## TASK INSTRUCTIONS
Begin at the top of the following data. Copy each line exactly until you have copied the line containing "max in group".

[Extracted records]

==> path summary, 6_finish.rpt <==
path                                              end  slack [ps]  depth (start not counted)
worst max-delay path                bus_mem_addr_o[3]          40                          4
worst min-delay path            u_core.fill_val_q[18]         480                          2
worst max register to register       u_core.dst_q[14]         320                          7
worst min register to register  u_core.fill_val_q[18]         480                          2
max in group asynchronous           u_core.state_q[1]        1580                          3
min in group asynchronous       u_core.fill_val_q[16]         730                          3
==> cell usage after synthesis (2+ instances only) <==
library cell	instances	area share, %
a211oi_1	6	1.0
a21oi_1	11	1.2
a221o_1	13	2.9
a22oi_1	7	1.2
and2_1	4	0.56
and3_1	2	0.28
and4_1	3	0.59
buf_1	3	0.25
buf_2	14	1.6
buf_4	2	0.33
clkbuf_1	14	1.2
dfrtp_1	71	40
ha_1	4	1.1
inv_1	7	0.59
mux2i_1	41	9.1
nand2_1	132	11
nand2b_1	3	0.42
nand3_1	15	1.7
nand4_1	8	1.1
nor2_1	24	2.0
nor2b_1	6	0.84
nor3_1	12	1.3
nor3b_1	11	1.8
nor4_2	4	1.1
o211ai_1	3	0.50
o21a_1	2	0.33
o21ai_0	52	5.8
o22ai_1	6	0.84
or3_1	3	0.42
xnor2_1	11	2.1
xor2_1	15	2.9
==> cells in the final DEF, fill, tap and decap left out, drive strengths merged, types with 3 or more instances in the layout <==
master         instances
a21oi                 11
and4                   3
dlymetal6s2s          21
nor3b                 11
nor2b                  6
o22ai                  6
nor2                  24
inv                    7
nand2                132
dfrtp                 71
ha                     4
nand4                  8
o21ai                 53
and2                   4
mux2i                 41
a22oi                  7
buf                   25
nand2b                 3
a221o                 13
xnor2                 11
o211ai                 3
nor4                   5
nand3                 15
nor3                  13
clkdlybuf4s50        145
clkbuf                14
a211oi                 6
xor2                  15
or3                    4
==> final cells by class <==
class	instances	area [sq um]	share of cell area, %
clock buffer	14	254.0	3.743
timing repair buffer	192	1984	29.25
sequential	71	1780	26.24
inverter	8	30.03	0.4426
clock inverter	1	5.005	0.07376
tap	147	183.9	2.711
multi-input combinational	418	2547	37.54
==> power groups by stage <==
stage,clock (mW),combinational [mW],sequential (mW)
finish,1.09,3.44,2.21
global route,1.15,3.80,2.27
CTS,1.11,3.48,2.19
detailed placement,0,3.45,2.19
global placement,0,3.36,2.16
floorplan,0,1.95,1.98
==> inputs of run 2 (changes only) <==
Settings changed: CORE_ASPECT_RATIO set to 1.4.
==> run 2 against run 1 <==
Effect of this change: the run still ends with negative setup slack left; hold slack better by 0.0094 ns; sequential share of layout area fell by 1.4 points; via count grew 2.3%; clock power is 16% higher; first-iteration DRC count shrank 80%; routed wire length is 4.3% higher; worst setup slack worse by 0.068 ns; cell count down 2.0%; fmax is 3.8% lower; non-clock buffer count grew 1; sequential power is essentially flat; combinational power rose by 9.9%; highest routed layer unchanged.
`src/rtl/wave_pkg.sv`:
```
// Shared definitions for the waveform playlist sequencer.
//   - Wave-type codes understood by the generator.
//   - Sequencer FSM state encoding.
//   - is_legal_type(): true for the wave types the generator can play.
package wave_pkg;

  localparam logic [7:0] SAWTOOTH = 8'd1;
  localparam logic [7:0] TRIANGLE = 8'd2;
  localparam logic [7:0] SQUARE   = 8'd3;

  typedef enum logic [1:0] {
    IDLE,
    LOAD,
    RUN
  } state_t;

  function automatic logic is_legal_type(input logic [7:0] t);
    return (t == SAWTOOTH) || (t == TRIANGLE) || (t == SQUARE);
  endfunction

endpackage

```
`src/rtl/wave_tick_gen.sv`:
```
// Prescaler for the playlist sequencer: counts 0..PRESC-1 while en is high
// and raises tick during the PRESC-1 cycle.
// Ports:
//   clk, rst  clock and synchronous active-high reset
//   clr       restart the count from 0 (takes priority over en)
//   en        advance the count
//   tick      high while en and the count sits at PRESC-1
module wave_tick_gen #(
  parameter int unsigned PRESC = 100
) (
  input  logic clk,
  input  logic rst,
  input  logic clr,
  input  logic en,
  output logic tick
);

  localparam int unsigned PW = (PRESC > 1) ? $clog2(PRESC) : 1;

  logic [PW-1:0] cnt;

  assign tick = en && (cnt == PW'(PRESC - 1));

  always_ff @(posedge clk) begin
    if (rst || clr) begin
      cnt <= '0;
    end else if (tick) begin
      cnt <= '0;
    end else if (en) begin
      cnt <= cnt + PW'(1);
    end
  end

endmodule

```
`src/rtl/wave_seq_ctrl.sv`:
```
// Playlist sequencer for the waveform generator.
// Software writes up to DEPTH {wave_type, duration} entries; on start the
// entries are played in order, each for 1 + max(dur,1)*PRESC cycles,
// optionally wrapping back to entry 0.
// Ports:
//   clk, rst                      clock, synchronous active-high reset
//   cmd_valid/cmd_ready           playlist write handshake
//   cmd_type, cmd_dur             entry contents (dur 0 plays as 1)
//   clear                         empty the playlist (IDLE only)
//   start, stop                   begin / abort playback (pulses)
//   loop_en                       wrap from last entry to entry 0
//   gen_en, gen_cmd_rdy,
//   gen_wave_type                 generator control
//   busy, done, cur_idx, err      status
module wave_seq_ctrl
  import wave_pkg::*;
#(
  parameter int unsigned DEPTH = 4,
  parameter int unsigned DUR_W = 16,
  parameter int unsigned PRESC = 100
) (
  input  logic                     clk,
  input  logic                     rst,
  input  logic                     cmd_valid,
  output logic                     cmd_ready,
  input  logic [7:0]               cmd_type,
  input  logic [DUR_W-1:0]         cmd_dur,
  input  logic                     clear,
  input  logic                     start,
  input  logic                     stop,
  input  logic                     loop_en,
  output logic                     gen_en,
  output logic                     gen_cmd_rdy,
  output logic [7:0]               gen_wave_type,
  output logic                     busy,
  output logic                     done,
  output logic [$clog2(DEPTH)-1:0] cur_idx,
  output logic                     err
);

  localparam int unsigned IW = $clog2(DEPTH);
  localparam int unsigned CW = IW + 1;

  state_t           state, state_n;
  logic [IW-1:0]    idx, idx_n;
  logic [CW-1:0]    count, count_n;
  logic [DUR_W-1:0] dur_cnt;
  logic [7:0]       pl_type [DEPTH];
  logic [DUR_W-1:0] pl_dur  [DEPTH];

  logic hs, legal, store, fin, tick, last_tick, done_pend;

  assign hs        = cmd_valid && cmd_ready;
  assign legal     = is_legal_type(cmd_type);
  assign last_tick = tick && (dur_cnt == DUR_W'(1));

  wave_tick_gen #(
    .PRESC(PRESC)
  ) u_tick (
    .clk (clk),
    .rst (rst),
    .clr (state == LOAD),
    .en  (state == RUN),
    .tick(tick)
  );

  always_ff @(posedge clk) begin
    if (rst) begin
      state <= IDLE;
    end else begin
      state <= state_n;
    end
  end

  always_comb begin
    state_n = state;
    idx_n   = idx;
    count_n = count;
    store   = 1'b0;
    fin     = 1'b0;
    unique case (state)
      IDLE: begin
        if (clear) begin
          count_n = '0;
        end else if (hs && legal) begin
          store   = 1'b1;
          count_n = count + CW'(1);
        end
        // A write landing in the same cycle as start already counts.
        if (start && (count_n != '0)) begin
          state_n = LOAD;
          idx_n   = '0;
        end
      end
      LOAD: state_n = RUN;
      RUN: begin
        if (last_tick) begin
          if ((CW'(idx) + CW'(1)) < count) begin
            idx_n   = idx + IW'(1);
            state_n = LOAD;
          end else if (loop_en) begin
            idx_n   = '0;
            state_n = LOAD;
          end else begin
            idx_n   = '0;
            state_n = IDLE;
            fin     = 1'b1;
          end
        end
      end
      default: state_n = IDLE;
    endcase
    if (stop) begin
      state_n = IDLE;
      idx_n   = '0;
      fin     = 1'b0;
    end
  end

  // Playlist storage; emptiness is tracked by count, so no reset is needed.
  always_ff @(posedge clk) begin
    if (store) begin
      pl_type[count[IW-1:0]] <= cmd_type;
      pl_dur[count[IW-1:0]]  <= cmd_dur;
    end
  end

  // Outputs trail the FSM state by one register stage, except that stop
  // clears the generator controls at the same edge it returns to IDLE.
  always_ff @(posedge clk) begin
    if (rst) begin
      idx           <= '0;
      count         <= '0;
      dur_cnt       <= '0;
      done_pend     <= 1'b0;
      cmd_ready     <= 1'b1;
      gen_en        <= 1'b0;
      gen_cmd_rdy   <= 1'b0;
      gen_wave_type <= '0;
      busy          <= 1'b0;
      done          <= 1'b0;
      cur_idx       <= '0;
      err           <= 1'b0;
    end else begin
      idx   <= idx_n;
      count <= count_n;
      if (state == LOAD) begin
        dur_cnt <= (pl_dur[idx] == '0) ? DUR_W'(1) : pl_dur[idx];
      end else if (tick) begin
        dur_cnt <= dur_cnt - DUR_W'(1);
      end
      done_pend   <= fin;
      done        <= done_pend;
      cmd_ready   <= (state_n == IDLE) && (count_n < CW'(DEPTH));
      gen_en      <= !stop && (state != IDLE);
      gen_cmd_rdy <= !stop && (state == LOAD);
      if (!stop && (state == LOAD)) begin
        gen_wave_type <= pl_type[idx];
      end
      busy    <= (state_n != IDLE);
      cur_idx <= stop ? '0 : idx;
      err     <= hs && !legal;
    end
  end

endmodule
```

## RESULT
==> path summary, 6_finish.rpt <==
path                                              end  slack [ps]  depth (start not counted)
worst max-delay path                bus_mem_addr_o[3]          40                          4
worst min-delay path            u_core.fill_val_q[18]         480                          2
worst max register to register       u_core.dst_q[14]         320                          7
worst min register to register  u_core.fill_val_q[18]         480                          2
max in group asynchronous           u_core.state_q[1]        1580                          3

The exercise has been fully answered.